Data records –
((

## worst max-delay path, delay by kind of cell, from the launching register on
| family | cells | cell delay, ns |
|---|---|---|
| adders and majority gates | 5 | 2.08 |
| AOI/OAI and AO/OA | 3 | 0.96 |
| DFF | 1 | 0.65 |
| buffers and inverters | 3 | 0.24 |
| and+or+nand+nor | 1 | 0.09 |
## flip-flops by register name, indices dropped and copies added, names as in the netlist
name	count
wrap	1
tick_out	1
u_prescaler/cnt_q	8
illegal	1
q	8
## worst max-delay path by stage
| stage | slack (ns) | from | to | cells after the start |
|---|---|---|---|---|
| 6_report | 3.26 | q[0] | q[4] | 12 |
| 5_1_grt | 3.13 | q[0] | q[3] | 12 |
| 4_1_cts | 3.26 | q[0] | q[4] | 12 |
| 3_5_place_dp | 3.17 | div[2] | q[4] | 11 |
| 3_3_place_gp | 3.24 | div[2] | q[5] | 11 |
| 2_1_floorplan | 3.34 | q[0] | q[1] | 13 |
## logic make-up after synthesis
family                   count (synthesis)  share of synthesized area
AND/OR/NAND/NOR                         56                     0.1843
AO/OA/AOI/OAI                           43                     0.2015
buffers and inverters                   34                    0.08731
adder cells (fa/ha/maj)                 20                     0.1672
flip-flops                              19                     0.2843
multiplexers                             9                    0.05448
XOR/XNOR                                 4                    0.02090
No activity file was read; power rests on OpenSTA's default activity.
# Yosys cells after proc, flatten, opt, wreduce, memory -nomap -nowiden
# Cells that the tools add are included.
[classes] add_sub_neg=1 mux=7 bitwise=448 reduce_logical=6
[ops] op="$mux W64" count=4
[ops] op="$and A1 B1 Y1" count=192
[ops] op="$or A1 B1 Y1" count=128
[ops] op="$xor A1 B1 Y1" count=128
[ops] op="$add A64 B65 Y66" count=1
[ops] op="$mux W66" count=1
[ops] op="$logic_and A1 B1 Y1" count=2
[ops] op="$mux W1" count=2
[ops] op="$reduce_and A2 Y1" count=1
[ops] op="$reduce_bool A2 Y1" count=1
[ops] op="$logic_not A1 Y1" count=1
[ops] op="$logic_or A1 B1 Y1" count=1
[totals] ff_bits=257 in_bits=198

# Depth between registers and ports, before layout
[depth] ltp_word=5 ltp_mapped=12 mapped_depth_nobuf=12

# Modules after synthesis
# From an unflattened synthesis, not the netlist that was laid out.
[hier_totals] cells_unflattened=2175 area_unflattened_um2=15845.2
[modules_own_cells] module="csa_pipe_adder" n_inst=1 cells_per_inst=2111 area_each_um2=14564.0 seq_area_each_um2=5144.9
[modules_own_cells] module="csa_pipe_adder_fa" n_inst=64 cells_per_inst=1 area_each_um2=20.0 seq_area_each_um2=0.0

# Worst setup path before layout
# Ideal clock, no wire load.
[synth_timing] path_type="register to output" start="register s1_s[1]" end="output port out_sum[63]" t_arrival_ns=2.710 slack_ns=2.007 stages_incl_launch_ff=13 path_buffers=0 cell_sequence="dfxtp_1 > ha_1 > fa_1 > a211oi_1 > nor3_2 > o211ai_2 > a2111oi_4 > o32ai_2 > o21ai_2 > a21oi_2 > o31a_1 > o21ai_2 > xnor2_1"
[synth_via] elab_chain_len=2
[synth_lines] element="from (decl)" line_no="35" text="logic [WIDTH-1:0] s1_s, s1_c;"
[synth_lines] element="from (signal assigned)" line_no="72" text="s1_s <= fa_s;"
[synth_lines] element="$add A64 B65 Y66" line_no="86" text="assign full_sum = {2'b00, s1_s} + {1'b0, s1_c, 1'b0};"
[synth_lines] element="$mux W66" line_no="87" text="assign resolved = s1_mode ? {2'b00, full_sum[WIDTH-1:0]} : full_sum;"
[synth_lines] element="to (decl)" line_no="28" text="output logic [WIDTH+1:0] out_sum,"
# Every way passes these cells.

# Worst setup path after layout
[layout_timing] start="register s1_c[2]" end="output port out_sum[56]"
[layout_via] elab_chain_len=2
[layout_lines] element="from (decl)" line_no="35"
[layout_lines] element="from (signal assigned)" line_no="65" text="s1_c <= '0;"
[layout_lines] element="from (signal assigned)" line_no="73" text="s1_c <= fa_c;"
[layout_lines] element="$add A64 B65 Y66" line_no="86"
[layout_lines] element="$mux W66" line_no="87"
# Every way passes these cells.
## src/rtl/seq_serializer.sv

```systemverilog
// Parallel-to-serial stage feeding the 1101 sequence detectors: WIDTH-bit words in
// over valid/ready, one registered bit per clock out, with a holding register for gap-free streaming.
module seq_serializer #(
  parameter int WIDTH     = 8,
  parameter bit MSB_FIRST = 1'b1,
  parameter bit IDLE_BIT  = 1'b0
) (
  input  logic             CLK,
  input  logic             RESET,
  input  logic [WIDTH-1:0] din,
  input  logic             din_valid,
  output logic             din_ready,
  output logic             x,
  output logic             x_valid,
  output logic             word_done,
  output logic             busy
);

  localparam int CW = (WIDTH > 2) ? $clog2(WIDTH) : 1;
  localparam logic [CW-1:0] LAST = CW'(WIDTH - 1);

  typedef enum logic {S_IDLE, S_SHIFT} state_t;

  state_t           r_state;
  logic [WIDTH-1:0] r_sr;
  logic [WIDTH-1:0] r_hr;
  logic             r_hrFull;
  logic [CW-1:0]    r_cnt;
  logic             r_x;
  logic             r_xValid;
  logic             r_wordDone;

  logic             w_accept;
  logic             w_lastBit;
  logic [CW-1:0]    w_cntNext;
  logic [WIDTH-1:0] w_loadWord;
  logic             w_loadFirst;
  logic [WIDTH-1:0] w_loadRest;
  logic             w_shiftBit;
  logic [WIDTH-1:0] w_shiftRest;

  assign din_ready = ~r_hrFull & ~RESET;
  assign w_accept  = din_valid & din_ready;
  assign w_lastBit = (r_state == S_SHIFT) && (r_cnt == LAST);
  assign w_cntNext = r_cnt + 1'b1;

  // On the last bit a pending HR word takes precedence over the bypass path from din.
  assign w_loadWord = (w_lastBit && r_hrFull) ? r_hr : din;

  // SR holds only the bits not yet on x, so the next bit always sits at the outgoing end.
  assign w_loadFirst = MSB_FIRST ? w_loadWord[WIDTH-1] : w_loadWord[0];
  assign w_loadRest  = MSB_FIRST ? {w_loadWord[WIDTH-2:0], 1'b0}
                                 : {1'b0, w_loadWord[WIDTH-1:1]};
  assign w_shiftBit  = MSB_FIRST ? r_sr[WIDTH-1] : r_sr[0];
  assign w_shiftRest = MSB_FIRST ? {r_sr[WIDTH-2:0], 1'b0}
                                 : {1'b0, r_sr[WIDTH-1:1]};

  always_ff @(posedge CLK) begin
    if (RESET) begin
      r_state    <= S_IDLE;
      r_sr       <= '0;
      r_hr       <= '0;
      r_hrFull   <= 1'b0;
      r_cnt      <= '0;
      r_x        <= IDLE_BIT;
      r_xValid   <= 1'b0;
      r_wordDone <= 1'b0;
    end else begin
      case (r_state)
        S_IDLE: begin
          if (w_accept) begin
            r_x        <= w_loadFirst;
            r_sr       <= w_loadRest;
            r_cnt      <= '0;
            r_xValid   <= 1'b1;
            r_wordDone <= 1'b0;
            r_state    <= S_SHIFT;
          end
        end
        S_SHIFT: begin
          if (!w_lastBit) begin
            r_x        <= w_shiftBit;
            r_sr       <= w_shiftRest;
            r_cnt      <= w_cntNext;
            r_wordDone <= (w_cntNext == LAST);
            if (w_accept) begin
              r_hr     <= din;
              r_hrFull <= 1'b1;
            end
          end else if (r_hrFull || w_accept) begin
            r_x        <= w_loadFirst;
            r_sr       <= w_loadRest;
            r_cnt      <= '0;
            r_xValid   <= 1'b1;
            r_wordDone <= 1'b0;
            r_hrFull   <= 1'b0;
          end else begin
            r_x        <= IDLE_BIT;
            r_xValid   <= 1'b0;
            r_wordDone <= 1'b0;
            r_cnt      <= '0;
            r_state    <= S_IDLE;
          end
        end
      endcase
    end
  end

  assign x         = r_x;
  assign x_valid   = r_xValid;
  assign word_done = r_wordDone;
  assign busy      = r_xValid | r_hrFull;

endmodule

```

## config.mk

```make
export PLATFORM = sky130hd
export DESIGN_NAME = seq_serializer
export DESIGN_NICKNAME = d
export VERILOG_FILES = /design/src/rtl/seq_serializer.sv
export SDC_FILE = /design/constraint.sdc
export NUM_CORES = 1
export LEC_CHECK = 0
export BUFFER_PORTS_ARGS = -buffer_cell sky130_fd_sc_hd__buf_2
export CAP_MARGIN = 30
export CORE_MARGIN = 1
export CORE_UTILIZATION = 49
export CTS_CLUSTER_SIZE = 30
export DETAILED_ROUTE_END_ITERATION = 16
export GPL_ROUTABILITY_DRIVEN = 1
export PLACE_DENSITY_LB_ADDON = 0.1
export SKIP_CTS_REPAIR_TIMING = 1
export SYNTH_ARGS = -nofsm -noshare
export SYNTH_HDL_FRONTEND = slang
export SYNTH_SLANG_ARGS = --single-unit
export TNS_END_PERCENT = 10
```

## constraint.sdc

```tcl
create_clock -name CLK -period 2.1 [get_ports CLK]
set_input_delay 0.315 -clock CLK [delete_from_list [all_inputs] [get_ports CLK]]
set_output_delay 0.315 -clock CLK [all_outputs]
set_load 0.005 [all_outputs]
```

### Word-level counts from Yosys, hierarchy flattened

Cells that the tools add are included.
W data, S select, Z words.

| cells by class | value |
|---|---|
| muxes and demuxes | 24 |
| eq/ne operators | 6 |
| shift-type cells | 0 |
| divide/modulo/power cells | 0 |
| $add $sub $neg | 1 |
| bitwise logic cells | 7 |
| reduce and logical (&&, ||, !) cells | 8 |
| $lt $le $gt $ge | 0 |
| multipliers | 0 |

Operators with widths:

| cell | count |
|---|---|
| $mux W8 | 4 |
| $pmux W8 S2 | 1 |
| $mux W1 | 12 |
| $pmux W1 S2 | 4 |
| $eq A3 B3 Y1 const B | 2 |
| $mux W3 | 2 |
| $pmux W3 S2 | 1 |
| $reduce_and A3 Y1 | 2 |
| $ne A2 B1 Y1 const B | 2 |
| $not A1 Y1 | 4 |
| $reduce_and A2 Y1 | 2 |
| $add A3 B1 Y3 const B | 1 |
| $ne A3 B2 Y1 const B | 1 |
| $and A1 B1 Y1 | 2 |
| $logic_and A1 B1 Y1 | 2 |
| $ne A2 B2 Y1 const B | 1 |
| $reduce_bool A2 Y1 | 1 |
| $logic_or A1 B1 Y1 | 1 |
| $or A1 B1 Y1 | 1 |

| word-level totals | value |
|---|---|
| memory bits (read-only) | 0 |
| memories kept | 0 |
| output and inout bits | 5 |
| bits in latches | 0 |
| bits in registers | 24 |
| bits of input ports | 11 |
| logic and storage cells | 54 |
| memory bits (writable) | 0 |

### Logic depth before layout (Yosys ltp)

| depth | value |
|---|---|
| depth in word-level cells | 7 |
| gate-level depth with buffers | 7 |
| gate-level depth less buffers | 6 |

### Worst setup path after synthesis

No wires, ideal clock.

| timing | value |
|---|---|
| path kind | register -> register |
| from | register r_cnt[1] |
| to | register r_sr[2] |
| data required time | 2029 ps |
| clock period less this slack | 1537 ps |
| cell stages (with the launch flop) | 8 |
| buffers on the path | 1 |
| slack | 563 ps |
| arrival time | 1467 ps |
| path through | dfxtp_1 > ha_1 > ha_1 > buf_2 > nand2_1 > o22ai_1 > a221o_1 > a21oi_1 |

| between the ends | value |
|---|---|
| cells in the longest elaborated chain, start to end | 7 |
| elaborated cells between the ends (all ways) | 10 |
| those cells by class | eq/ne (2); mux (5); reduce/logical (3) |

Ends and longest elaborated chain:

| item | RTL line | text |
|---|---|---|
| start, declared | 28 | `logic [CW-1:0] r_cnt;` |
| start signal, assigned | 84 | `r_cnt <= w_cntNext;` |
| $eq A3 B3 Y1 * | 44 | `assign w_lastBit = (r_state == S_SHIFT) && (r_cnt == LAST);` |
| $logic_and A1 B1 Y1 * | 44 |  |
| $logic_and A1 B1 Y1 | 48 | `assign w_loadWord = (w_lastBit && r_hrFull) ? r_hr : din;` |
| $mux W8 | 48 |  |
| $mux W8 | 90 | `end else if (r_hrFull \|\| w_accept) begin` |
| $mux W8 | 81 | `if (!w_lastBit) begin` |
| $pmux W8 S2 | 69 | `case (r_state)` |
| end signal, assigned | 73 | `r_sr <= w_loadRest;` |
| end signal, assigned | 83 | `r_sr <= w_shiftRest;` |
| end signal, assigned | 92 | `r_sr <= w_loadRest;` |
| end, declared | 25 | `logic [WIDTH-1:0] r_sr;` |

Every way passes the cells marked *; elsewhere a longest branch is shown, timed or not. The select of a mux whose other input is x is not followed.
A chain may end at the register's enable or synchronous reset.

### Worst setup path in the final report

| timing | value |
|---|---|
| from | register r_cnt[1] |
| to | register r_sr[6] |

The elaborated chain is that of the path after synthesis.

==> run metrics <==
status=finished, final reports clean; Final Setup Violations=0; flop-to-flop setup slack=0.25 ns; starting density of the core=54.2%; Hold Path Depth=3; Post-synth EDFFs=0; Worst path max stage delay=0.44 ns; Setup TNS=0 ns; average size of a mapped cell=8.38 µm²; post-route minimum period=1.85 ns; unrepaired setup endpoints after global routing=no; RR Endpoint=r_sr[6]$_SDFFE_PP0P_; Routed WL=2370 µm; dpl cell area=0.00120 mm²; Die H=49.5 µm; DR pass1 iterations=4; CP endpoint kind=flip-flop; synthesized instance count=132; clock-pin slew on the worst setup and hold paths=0.13 ns; vias per inst=5.65; Design Power=821 µW; Netlist Area Pre-Place=0.00111 mm²; share of the synthesized area in the top cell type=41.6%; Final Net Count=162; post-synthesis sequential area ratio=41.6%; GRT overflow=0; top post-synthesis cells by count=dfxtp_1 (23), a21oi_1 (18), nand2_1 (16); Core ar.=0.00204 mm²; R2R Path Start=r_cnt[1]$_SDFFE_PP0P_; CTS tree=built; MaxCap Viol Count=0; CTS root buf=clkbuf_4; global-route wire length before repair=4120 µm; PwrDens=668 mW/mm²; CTS Buf Count=3; yosys warns=0; Leak Pwr=0.000496 µW; syn nets=146; crit path launch=r_cnt[1]$_SDFFE_PP0P_; largest net degree at the start of global routing=26; Vias=983; Req. time, crit path=2.31 ns; Slew @ Worst Pin=0.475 ns; asr flop ratio synth=0%; startpoint types=flip-flop; Clock Latency Late Sink=0.31 ns; worst-path maximum fanout=12; arrival time of the worst setup path=2.06 ns; Max clock buf depth=2; HP Start=din[0]; critical-path cell list=ha_1, ha_1, nand2b_2, a21oi_2, a221o_1, a21oi_1; Hold Vio Cnt, Final=0; drt wl/cell=13.6 µm; maximum VDD drop=0.456 mV; area grow syn2layout=11.1%; GRT Total Usage=21.8%; Remaining DRCs=0; WS Path Type=reg2reg; ANT cells=0; hpwl dp=1660 µm; Initial DRC Count=35; Critical Path Most Common Cell=ha_1; Design Area, Final=0.00123 mm²; FF-to-FF path depth=6; Max stage delay cell, worst path=ha_1; Synth cell types=32; TritonCTS Sinks=23; Max-slew headroom=68.3%; Final GP Congestion=0.726; Die ar.=0.00245 mm²; top-count cell post-synth=dfxtp_1; Rows=16; ratio of final minimum period to clock period=88.3%; PortBufs=15; area leader, netlist=dfxtp_1; post-route ant nets=0; worst hold path endpoint=r_hr[0]$_SDFFE_PP0P_; ys flop type=dfxtp_1; Synth area leaders=dfxtp_1 (42%), a21oi_1 (8.1%), nand2_1 (5.4%); H-tree Lvls=1; HP Class=in2reg; Fin Clk Skew=0.00485 ns; FF+latch count, synth=23; max-slew violation count=0; I/O pin cnt=16; Max Fclk=540 MHz; fillers=209; layout cells sized above 1=22.4%; die width=49.5 µm; number of global-route vias before repair=908; initial antenna violation count=0
==> power breakdown <==
group / total, µW / internal (µW) / switching [µW]
clock network: 206 / 71.1 / 135
registers: 479 / 460 / 19.2
logic: 136 / 61.0 / 74.8
total: 821 / 592 / 229
==> sequential cells by signal, indices dropped and copies added (netlist names) <==
register,count
r_state,1
r_hr,8
x_valid,1
word_done,1
r_cnt,3
r_hrFull,1
x,1
r_sr,7
==> area by class of cell <==
cell class	count	area (µm²)	share of cell area, %
Clock buffer	3	22.5	1.83
Clock inverter	1	5.00	0.407
Inverter	9	33.8	2.75
Multi-Input combinational cell	91	561	45.6
Sequential cell	23	460	37.5
Tap cell	27	33.8	2.75
Timing Repair Buffer	20	113	9.16
==> through the flow <==
step | utilization [%] | hold WS [ns] | std cells | setup slack (ns)
after floorplan | - | 0.436 | 132 | 0.563
after global placement | 58.8 | 0.444 | 170 | 0.334
after detailed placement | 58.8 | 0.448 | 170 | 0.259
after CTS | 60.2 | 0.239 | 174 | 0.246
after global routing | 60.2 | 0.242 | 174 | 0.0491
final | 60.2 | 0.242 | 174 | 0.247
==> metal layers <==
layer	global-route usage, %	wire length (µm)
met2	36.8	1120
met5	0	0
met1	28.1	1170
met4	7.14	27
met3	3.70	60
==> worst max-delay path by stage <==
stage / to / slack [ns] / cells past startpoint
floorplan: r_sr[2]$_SDFFE_PP0P_ / 0.56 / 7
CTS: r_sr[6]$_SDFFE_PP0P_ / 0.25 / 6
global placement: r_sr[5]$_SDFFE_PP0P_ / 0.33 / 6
finish: r_sr[6]$_SDFFE_PP0P_ / 0.25 / 6
detailed placement: r_sr[6]$_SDFFE_PP0P_ / 0.26 / 6
global route: r_sr[3]$_SDFFE_PP0P_ / 0.05 / 6
==> worst max-delay path, delay by kind of cell, from the launching register on <==
family                     cells  cell delay [ns]
and+or+nand+nor                1             0.15
adders and majority gates      2             0.59
DFF                            1             0.37
AOI/OAI and AO/OA              3             0.63
==> layout by cell type, fill, tap and decap left out, types with 2 or more instances in the layout <==
| cell | count |
|---|---|
| nand2_2 | 2 |
| dfxtp_1 | 23 |
| a32oi_1 | 3 |
| buf_2 | 15 |
| clkbuf_4 | 3 |
| o22ai_1 | 5 |
| a211oi_1 | 3 |
| a21oi_1 | 18 |
| nand2_1 | 16 |
| nand3_1 | 8 |
| nand2b_1 | 2 |
| a221o_1 | 5 |
| buf_4 | 5 |
| nor2_1 | 9 |
| nor3_1 | 4 |
| inv_1 | 9 |
| ha_1 | 3 |
==> cell families (layout without fill, tap and decap cells) <==
family          after synthesis  after routing  share of synthesized area (%)
flops                        23             23                           41.6
mux                           1              1                          0.905
buf+inv                      18             33                           7.69
simple gates                 47             47                           21.5
compound gates               40             40                           24.9
fa+ha+maj                     3              3                           3.39
No activity file was read; power rests on OpenSTA's default activity.
$ cat src/rtl/score_sequencer.sv
// Game flow sequencer: IDLE -> COUNTDOWN -> PLAY (-> PAUSE) -> FINISH -> IDLE.
// Counts hits (saturating score), misses and remaining notes, and pulses
// commit on the cycle the final score first appears with mode FINISH.
// Build option: define SCORE_SEQ_PAUSE_EN to include the PAUSE state.
//   clk, n_rst                 : clock, async active-low reset
//   start, pause               : one-cycle control pulses
//   hit, miss, note_done       : one-cycle gameplay pulses (used only in PLAY)
//   mode                       : registered game state encoding
//   score                      : registered song score
//   commit                     : registered one-cycle "score is final" pulse
module score_sequencer
  import gv_game_pkg::*;
#(
  parameter int unsigned COUNTDOWN_CYCLES = 36_000_000,
  parameter int unsigned SONG_NOTES       = 16,
  parameter int unsigned MAX_MISS         = 4
) (
  input  logic               clk,
  input  logic               n_rst,
  input  logic               start,
  input  logic               pause,
  input  logic               hit,
  input  logic               miss,
  input  logic               note_done,
  output logic [2:0]         mode,
  output logic [SCORE_W-1:0] score,
  output logic               commit
);
  localparam int CD_W = (COUNTDOWN_CYCLES > 1) ? $clog2(COUNTDOWN_CYCLES) : 1;
  localparam logic [SCORE_W-1:0] SCORE_MAX = '1;

  mode_t              state, state_n;
  logic [SCORE_W-1:0] score_n;
  logic [3:0]         miss_cnt, miss_n;
  logic [7:0]         notes_left, notes_n;
  logic               commit_n;
  logic               cd_load, cd_zero;

`ifndef SCORE_SEQ_PAUSE_EN
  logic unused_pause;
  assign unused_pause = pause;
`endif

  countdown_timer #(.W(CD_W)) u_cd (
    .clk      (clk),
    .n_rst    (n_rst),
    .load     (cd_load),
    .en       (state == COUNTDOWN),
    .load_val (CD_W'(COUNTDOWN_CYCLES - 1)),
    .zero     (cd_zero)
  );

  always_ff @(posedge clk or negedge n_rst) begin
    if (!n_rst) begin
      state      <= IDLE;
      score      <= '0;
      miss_cnt   <= '0;
      notes_left <= '0;
      commit     <= 1'b0;
    end else begin
      state      <= state_n;
      score      <= score_n;
      miss_cnt   <= miss_n;
      notes_left <= notes_n;
      commit     <= commit_n;
    end
  end

  always_comb begin
    state_n = state;
    score_n = score;
    miss_n  = miss_cnt;
    notes_n = notes_left;
    cd_load = 1'b0;
    case (state)
      IDLE: begin
        score_n = '0;
        if (start) begin
          state_n = COUNTDOWN;
          cd_load = 1'b1;
        end
      end
      COUNTDOWN: begin
        if (cd_zero) begin
          state_n = PLAY;
          notes_n = 8'(SONG_NOTES);
          miss_n  = '0;
          score_n = '0;
        end
      end
      PLAY: begin
        // hit wins over a simultaneous miss; the miss is dropped entirely
        if (hit) begin
          if (score != SCORE_MAX) score_n = score + SCORE_W'(1);
        end else if (miss) begin
          miss_n = miss_cnt + 4'd1;
        end
        if (note_done) notes_n = notes_left - 8'd1;
        // finishing takes priority over a coincident pause
        if ((note_done && notes_left == 8'd1) ||
            (!hit && miss && miss_n == 4'(MAX_MISS)))
          state_n = FINISH;
`ifdef SCORE_SEQ_PAUSE_EN
        else if (pause)
          state_n = PAUSE;
`endif
      end
`ifdef SCORE_SEQ_PAUSE_EN
      PAUSE: begin
        if (pause) state_n = PLAY;
      end
`endif
      FINISH: begin
        if (start) begin
          state_n = IDLE;
          score_n = '0;
        end
      end
      default: state_n = IDLE;
    endcase
    commit_n = (state_n == FINISH) && (state != FINISH);
  end

  assign mode = state;
endmodule
File: config.mk
export PLATFORM = sky130hd
export DESIGN_NAME = dual_port_ram_arbiter
export DESIGN_NICKNAME = d
export VERILOG_FILES = /design/src/rtl/dual_port_ram_arbiter.sv
export SDC_FILE = /design/constraint.sdc
export NUM_CORES = 1
export LEC_CHECK = 0
export ABC_AREA = 0
export ABC_CLOCK_PERIOD_IN_PS = 4200
export CAP_MARGIN = 10
export CELL_PAD_IN_SITES_DETAIL_PLACEMENT = 1
export CELL_PAD_IN_SITES_GLOBAL_PLACEMENT = 1
export CORE_UTILIZATION = 11
export CTS_CLUSTER_SIZE = 25
export DETAILED_ROUTE_END_ITERATION = 10
export PLACE_DENSITY = 0.87
export SETUP_SLACK_MARGIN = 0.5
export SLEW_MARGIN = 20
export SYNTH_ARGS = -nofsm -noshare
export SYNTH_HDL_FRONTEND = slang
export SYNTH_SLANG_ARGS = --single-unit
File: constraint.sdc
create_clock -name clk -period 4.2 [get_ports clk]
set_input_delay 0.84 -clock clk [delete_from_list [all_inputs] [get_ports clk]]
set_output_delay 0.84 -clock clk [all_outputs]
set_load 0.05 [all_outputs]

))

TASK TO COMPLETE – Both the first line of the records above and the line containing "and+or+nand+nor | 1 | 0.09 |" are to be transcribed exactly, together with every line between them, and nothing else.

ANSWER SPACE –
## worst max-delay path, delay by kind of cell, from the launching register on
| family | cells | cell delay, ns |
|---|---|---|
| adders and majority gates | 5 | 2.08 |
| AOI/OAI and AO/OA | 3 | 0.96 |
| DFF | 1 | 0.65 |
| buffers and inverters | 3 | 0.24 |
| and+or+nand+nor | 1 | 0.09 |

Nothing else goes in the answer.